[[ The records open ]]
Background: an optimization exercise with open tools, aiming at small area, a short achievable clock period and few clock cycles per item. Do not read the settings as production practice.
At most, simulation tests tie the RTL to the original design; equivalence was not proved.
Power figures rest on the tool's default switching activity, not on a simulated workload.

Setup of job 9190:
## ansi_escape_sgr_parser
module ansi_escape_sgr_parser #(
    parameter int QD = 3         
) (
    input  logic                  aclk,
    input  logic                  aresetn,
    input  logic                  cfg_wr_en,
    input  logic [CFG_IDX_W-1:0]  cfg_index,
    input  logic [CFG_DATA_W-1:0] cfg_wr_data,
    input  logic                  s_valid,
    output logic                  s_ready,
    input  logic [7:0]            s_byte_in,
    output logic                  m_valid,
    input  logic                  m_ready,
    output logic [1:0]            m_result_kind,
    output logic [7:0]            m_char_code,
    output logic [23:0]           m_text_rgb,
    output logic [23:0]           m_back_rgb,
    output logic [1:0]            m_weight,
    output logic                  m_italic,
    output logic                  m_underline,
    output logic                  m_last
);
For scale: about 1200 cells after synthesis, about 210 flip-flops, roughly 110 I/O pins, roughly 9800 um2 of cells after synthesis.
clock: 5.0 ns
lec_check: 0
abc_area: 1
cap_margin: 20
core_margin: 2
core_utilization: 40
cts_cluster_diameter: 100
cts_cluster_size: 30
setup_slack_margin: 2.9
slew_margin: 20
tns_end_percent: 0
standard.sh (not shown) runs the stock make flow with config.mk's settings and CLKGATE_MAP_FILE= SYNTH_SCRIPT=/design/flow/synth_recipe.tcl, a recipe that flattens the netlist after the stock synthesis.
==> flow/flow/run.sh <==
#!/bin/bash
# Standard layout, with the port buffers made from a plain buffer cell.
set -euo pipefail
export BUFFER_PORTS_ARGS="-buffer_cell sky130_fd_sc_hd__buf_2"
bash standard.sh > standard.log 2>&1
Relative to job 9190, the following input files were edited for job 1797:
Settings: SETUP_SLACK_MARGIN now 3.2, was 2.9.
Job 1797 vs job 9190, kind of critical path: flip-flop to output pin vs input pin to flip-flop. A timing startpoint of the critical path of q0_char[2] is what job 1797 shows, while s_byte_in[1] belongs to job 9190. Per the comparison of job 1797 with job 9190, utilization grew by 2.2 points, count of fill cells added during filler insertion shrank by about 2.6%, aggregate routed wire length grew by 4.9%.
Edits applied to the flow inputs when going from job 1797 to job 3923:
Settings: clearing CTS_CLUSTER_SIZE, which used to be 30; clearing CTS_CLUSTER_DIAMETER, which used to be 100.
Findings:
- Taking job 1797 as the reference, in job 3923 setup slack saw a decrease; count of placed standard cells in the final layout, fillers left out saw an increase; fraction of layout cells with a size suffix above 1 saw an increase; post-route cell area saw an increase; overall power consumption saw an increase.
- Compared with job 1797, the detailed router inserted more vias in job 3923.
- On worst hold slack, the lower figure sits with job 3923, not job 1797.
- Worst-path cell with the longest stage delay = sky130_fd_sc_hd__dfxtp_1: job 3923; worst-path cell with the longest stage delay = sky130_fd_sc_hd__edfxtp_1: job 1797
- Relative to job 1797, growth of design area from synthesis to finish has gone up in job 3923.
[[ The records closed ]]
[[ The records open ]]
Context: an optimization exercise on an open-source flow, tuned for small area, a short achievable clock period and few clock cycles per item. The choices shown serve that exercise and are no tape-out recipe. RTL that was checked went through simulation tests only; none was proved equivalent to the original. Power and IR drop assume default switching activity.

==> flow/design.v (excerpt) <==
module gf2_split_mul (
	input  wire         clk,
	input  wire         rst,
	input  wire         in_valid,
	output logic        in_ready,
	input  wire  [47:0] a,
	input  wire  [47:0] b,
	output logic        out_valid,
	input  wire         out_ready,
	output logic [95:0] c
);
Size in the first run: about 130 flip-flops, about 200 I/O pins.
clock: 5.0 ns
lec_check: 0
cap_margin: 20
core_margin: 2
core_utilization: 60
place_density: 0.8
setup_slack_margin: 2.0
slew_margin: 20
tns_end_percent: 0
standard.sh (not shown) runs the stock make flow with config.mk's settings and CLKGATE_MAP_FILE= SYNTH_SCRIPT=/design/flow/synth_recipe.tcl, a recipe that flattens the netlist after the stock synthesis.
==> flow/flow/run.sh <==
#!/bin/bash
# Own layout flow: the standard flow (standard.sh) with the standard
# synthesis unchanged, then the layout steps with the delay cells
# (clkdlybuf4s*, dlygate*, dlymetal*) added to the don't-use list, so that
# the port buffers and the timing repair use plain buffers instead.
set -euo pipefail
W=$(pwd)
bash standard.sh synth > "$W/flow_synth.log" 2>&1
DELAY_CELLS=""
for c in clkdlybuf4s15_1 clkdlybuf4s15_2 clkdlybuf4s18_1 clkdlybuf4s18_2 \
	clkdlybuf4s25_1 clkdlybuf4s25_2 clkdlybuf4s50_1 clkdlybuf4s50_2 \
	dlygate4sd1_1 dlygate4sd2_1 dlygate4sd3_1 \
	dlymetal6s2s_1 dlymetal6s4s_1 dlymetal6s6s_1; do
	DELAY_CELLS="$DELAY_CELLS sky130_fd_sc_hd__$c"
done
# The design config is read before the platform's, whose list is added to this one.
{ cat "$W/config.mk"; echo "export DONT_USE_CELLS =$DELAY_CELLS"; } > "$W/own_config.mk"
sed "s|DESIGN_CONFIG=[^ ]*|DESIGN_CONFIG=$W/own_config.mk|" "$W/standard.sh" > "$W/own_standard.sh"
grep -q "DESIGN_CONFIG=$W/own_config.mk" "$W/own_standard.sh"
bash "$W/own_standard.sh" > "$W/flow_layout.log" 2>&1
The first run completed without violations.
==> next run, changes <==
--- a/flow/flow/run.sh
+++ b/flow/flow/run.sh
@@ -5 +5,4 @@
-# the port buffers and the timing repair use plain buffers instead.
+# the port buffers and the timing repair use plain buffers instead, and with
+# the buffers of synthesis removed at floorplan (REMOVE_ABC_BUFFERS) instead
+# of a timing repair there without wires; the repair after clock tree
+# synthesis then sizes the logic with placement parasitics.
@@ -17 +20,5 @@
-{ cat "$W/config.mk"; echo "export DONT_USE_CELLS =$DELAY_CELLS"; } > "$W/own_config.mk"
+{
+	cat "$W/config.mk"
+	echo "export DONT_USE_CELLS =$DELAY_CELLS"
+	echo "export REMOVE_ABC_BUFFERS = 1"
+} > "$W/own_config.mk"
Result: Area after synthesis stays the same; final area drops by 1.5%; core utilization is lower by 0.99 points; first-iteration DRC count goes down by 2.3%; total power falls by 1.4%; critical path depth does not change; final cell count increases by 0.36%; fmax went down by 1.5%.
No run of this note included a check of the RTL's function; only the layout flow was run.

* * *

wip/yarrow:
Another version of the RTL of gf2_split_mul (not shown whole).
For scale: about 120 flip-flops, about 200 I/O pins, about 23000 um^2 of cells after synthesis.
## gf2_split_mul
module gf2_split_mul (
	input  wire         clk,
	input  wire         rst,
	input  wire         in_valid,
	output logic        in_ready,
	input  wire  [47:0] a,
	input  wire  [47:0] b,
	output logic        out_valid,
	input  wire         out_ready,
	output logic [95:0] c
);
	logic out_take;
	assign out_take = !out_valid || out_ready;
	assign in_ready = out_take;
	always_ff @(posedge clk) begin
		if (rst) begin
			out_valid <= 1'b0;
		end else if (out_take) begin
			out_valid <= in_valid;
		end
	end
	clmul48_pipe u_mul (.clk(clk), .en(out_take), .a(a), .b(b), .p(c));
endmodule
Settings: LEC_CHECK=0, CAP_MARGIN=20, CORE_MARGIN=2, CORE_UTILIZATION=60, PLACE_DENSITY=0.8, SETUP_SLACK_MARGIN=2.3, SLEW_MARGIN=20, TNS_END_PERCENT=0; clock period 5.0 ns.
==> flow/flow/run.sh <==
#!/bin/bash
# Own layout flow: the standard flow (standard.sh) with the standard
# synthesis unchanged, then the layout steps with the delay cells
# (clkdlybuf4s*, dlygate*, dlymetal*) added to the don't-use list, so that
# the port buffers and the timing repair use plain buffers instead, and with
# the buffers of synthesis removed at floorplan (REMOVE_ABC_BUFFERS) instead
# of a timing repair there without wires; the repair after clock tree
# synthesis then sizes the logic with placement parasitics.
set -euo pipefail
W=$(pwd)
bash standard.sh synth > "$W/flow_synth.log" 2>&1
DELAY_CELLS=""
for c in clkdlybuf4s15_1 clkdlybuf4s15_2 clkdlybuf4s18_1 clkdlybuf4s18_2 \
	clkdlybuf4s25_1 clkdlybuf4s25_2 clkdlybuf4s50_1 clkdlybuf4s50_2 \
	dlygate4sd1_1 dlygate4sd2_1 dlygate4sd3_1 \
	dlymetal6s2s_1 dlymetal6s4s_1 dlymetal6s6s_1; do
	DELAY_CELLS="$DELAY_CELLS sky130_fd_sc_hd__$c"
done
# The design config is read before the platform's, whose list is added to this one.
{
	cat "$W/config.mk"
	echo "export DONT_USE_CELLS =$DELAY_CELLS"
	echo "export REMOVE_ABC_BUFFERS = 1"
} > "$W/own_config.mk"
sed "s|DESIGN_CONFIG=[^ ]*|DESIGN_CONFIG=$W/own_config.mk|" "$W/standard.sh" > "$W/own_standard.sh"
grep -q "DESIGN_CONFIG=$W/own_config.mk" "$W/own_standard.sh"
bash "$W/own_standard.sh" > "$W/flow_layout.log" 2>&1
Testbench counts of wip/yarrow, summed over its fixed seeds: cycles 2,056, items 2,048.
[[ The records closed ]]
[[ The records open ]]
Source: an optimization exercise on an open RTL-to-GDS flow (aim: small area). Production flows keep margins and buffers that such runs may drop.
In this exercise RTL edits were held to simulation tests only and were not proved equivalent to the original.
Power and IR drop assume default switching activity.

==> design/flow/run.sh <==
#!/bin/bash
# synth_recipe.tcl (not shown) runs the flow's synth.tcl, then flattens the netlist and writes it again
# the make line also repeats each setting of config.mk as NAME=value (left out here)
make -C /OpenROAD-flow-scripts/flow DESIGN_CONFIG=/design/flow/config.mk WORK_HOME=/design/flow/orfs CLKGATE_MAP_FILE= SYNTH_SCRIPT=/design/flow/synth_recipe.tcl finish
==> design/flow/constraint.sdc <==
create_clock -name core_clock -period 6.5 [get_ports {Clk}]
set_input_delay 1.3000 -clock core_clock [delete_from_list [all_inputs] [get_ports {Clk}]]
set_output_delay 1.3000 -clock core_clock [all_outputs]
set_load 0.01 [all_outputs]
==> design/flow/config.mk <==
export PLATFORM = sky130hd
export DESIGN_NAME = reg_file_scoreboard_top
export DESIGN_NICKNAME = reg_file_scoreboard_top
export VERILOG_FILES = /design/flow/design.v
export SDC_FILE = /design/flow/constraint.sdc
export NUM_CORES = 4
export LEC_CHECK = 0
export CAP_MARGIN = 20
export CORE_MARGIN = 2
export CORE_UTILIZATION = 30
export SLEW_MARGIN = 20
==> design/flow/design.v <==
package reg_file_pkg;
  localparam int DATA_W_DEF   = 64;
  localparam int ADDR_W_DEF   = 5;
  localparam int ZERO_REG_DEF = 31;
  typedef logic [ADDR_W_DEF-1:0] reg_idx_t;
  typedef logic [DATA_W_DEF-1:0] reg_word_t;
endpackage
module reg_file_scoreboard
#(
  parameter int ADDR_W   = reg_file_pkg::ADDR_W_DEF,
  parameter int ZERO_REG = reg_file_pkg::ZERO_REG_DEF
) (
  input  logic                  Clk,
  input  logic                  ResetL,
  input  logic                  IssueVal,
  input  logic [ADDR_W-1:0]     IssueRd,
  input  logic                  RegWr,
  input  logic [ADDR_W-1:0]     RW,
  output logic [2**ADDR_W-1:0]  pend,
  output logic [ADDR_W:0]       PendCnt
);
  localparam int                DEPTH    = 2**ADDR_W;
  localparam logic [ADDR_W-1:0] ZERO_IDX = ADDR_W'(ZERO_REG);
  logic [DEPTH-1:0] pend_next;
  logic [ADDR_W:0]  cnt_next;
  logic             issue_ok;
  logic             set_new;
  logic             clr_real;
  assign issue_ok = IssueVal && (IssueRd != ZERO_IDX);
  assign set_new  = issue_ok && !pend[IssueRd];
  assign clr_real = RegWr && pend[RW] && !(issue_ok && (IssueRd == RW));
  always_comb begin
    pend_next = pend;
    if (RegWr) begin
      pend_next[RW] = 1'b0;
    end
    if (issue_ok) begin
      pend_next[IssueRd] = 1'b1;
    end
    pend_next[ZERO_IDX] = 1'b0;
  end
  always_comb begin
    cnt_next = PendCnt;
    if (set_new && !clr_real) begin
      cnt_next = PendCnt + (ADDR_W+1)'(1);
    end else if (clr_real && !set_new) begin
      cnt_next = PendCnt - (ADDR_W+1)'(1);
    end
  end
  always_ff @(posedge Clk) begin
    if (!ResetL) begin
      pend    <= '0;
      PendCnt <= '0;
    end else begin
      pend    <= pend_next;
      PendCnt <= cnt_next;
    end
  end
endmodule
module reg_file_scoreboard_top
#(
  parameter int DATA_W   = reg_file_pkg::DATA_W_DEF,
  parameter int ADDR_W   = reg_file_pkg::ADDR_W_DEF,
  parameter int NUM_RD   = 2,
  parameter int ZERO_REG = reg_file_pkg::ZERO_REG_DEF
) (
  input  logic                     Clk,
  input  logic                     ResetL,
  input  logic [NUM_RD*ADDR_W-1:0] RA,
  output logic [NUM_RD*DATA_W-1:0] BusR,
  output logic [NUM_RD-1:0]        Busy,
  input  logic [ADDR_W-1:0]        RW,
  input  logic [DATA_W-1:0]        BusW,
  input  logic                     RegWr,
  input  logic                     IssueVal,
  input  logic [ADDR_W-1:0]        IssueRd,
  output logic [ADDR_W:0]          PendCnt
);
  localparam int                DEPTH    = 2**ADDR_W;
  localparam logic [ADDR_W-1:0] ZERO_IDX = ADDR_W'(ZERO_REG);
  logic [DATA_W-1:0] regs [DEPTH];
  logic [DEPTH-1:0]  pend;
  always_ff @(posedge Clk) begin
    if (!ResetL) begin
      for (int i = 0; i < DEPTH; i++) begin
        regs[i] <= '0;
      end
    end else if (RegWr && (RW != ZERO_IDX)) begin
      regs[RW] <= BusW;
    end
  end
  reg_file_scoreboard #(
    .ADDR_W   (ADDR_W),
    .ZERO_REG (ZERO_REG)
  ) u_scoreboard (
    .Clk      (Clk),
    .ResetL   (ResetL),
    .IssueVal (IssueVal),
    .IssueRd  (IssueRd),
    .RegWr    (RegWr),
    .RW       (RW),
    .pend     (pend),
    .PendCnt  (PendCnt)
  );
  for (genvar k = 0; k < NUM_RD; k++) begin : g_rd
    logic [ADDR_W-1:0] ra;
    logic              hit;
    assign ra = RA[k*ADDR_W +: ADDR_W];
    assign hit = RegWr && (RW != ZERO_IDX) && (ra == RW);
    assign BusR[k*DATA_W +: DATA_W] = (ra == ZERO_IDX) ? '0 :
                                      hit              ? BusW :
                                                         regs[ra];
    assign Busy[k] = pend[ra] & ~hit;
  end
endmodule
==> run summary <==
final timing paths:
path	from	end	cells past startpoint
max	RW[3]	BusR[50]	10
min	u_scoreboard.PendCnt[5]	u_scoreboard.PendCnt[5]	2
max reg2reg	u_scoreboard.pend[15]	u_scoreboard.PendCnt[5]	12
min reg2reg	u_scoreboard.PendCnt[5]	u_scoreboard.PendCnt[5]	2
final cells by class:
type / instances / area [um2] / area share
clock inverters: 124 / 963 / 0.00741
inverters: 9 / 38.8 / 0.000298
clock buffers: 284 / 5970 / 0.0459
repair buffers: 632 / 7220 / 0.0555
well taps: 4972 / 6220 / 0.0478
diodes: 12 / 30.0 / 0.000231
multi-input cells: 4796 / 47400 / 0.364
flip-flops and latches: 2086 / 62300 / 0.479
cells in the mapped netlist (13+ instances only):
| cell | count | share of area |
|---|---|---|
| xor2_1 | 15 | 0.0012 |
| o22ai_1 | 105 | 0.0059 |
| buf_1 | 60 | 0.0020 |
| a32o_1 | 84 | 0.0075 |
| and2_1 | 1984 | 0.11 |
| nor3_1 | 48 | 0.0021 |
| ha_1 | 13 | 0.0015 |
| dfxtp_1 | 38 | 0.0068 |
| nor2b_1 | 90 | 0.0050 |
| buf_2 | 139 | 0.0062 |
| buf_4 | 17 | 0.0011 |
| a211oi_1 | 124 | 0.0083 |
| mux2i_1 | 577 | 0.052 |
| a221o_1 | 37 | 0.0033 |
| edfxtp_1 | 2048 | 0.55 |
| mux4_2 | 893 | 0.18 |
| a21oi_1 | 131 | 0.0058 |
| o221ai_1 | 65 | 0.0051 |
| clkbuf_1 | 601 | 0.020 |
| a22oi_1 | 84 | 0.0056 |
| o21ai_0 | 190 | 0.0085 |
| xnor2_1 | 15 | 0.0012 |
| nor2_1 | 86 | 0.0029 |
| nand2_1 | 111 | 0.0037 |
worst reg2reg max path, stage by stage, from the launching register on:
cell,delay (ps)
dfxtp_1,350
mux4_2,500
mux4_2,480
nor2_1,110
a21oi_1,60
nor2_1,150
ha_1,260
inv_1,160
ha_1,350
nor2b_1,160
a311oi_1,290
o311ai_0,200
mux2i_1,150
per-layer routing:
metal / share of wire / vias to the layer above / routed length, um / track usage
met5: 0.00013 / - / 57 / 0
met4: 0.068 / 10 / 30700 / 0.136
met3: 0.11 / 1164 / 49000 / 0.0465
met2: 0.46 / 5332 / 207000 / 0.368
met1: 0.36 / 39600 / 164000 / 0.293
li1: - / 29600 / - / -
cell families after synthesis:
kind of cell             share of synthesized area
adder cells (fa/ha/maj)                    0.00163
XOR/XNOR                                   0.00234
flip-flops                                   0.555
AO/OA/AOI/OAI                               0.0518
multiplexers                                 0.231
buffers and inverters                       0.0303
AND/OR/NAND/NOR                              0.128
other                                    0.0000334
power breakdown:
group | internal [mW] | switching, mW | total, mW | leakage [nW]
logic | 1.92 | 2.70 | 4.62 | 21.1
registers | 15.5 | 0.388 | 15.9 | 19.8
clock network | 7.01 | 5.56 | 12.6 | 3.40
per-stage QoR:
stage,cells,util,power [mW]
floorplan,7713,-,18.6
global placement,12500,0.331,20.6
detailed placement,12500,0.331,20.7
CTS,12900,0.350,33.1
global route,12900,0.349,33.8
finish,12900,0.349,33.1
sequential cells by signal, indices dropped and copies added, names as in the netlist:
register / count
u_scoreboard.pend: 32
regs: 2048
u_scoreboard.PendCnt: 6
[[ The records closed ]]
Find the lines in the data that include "global", then copy each of them.

== Answer for this exercise ==
global placement,12500,0.331,20.6
global route,12900,0.349,33.8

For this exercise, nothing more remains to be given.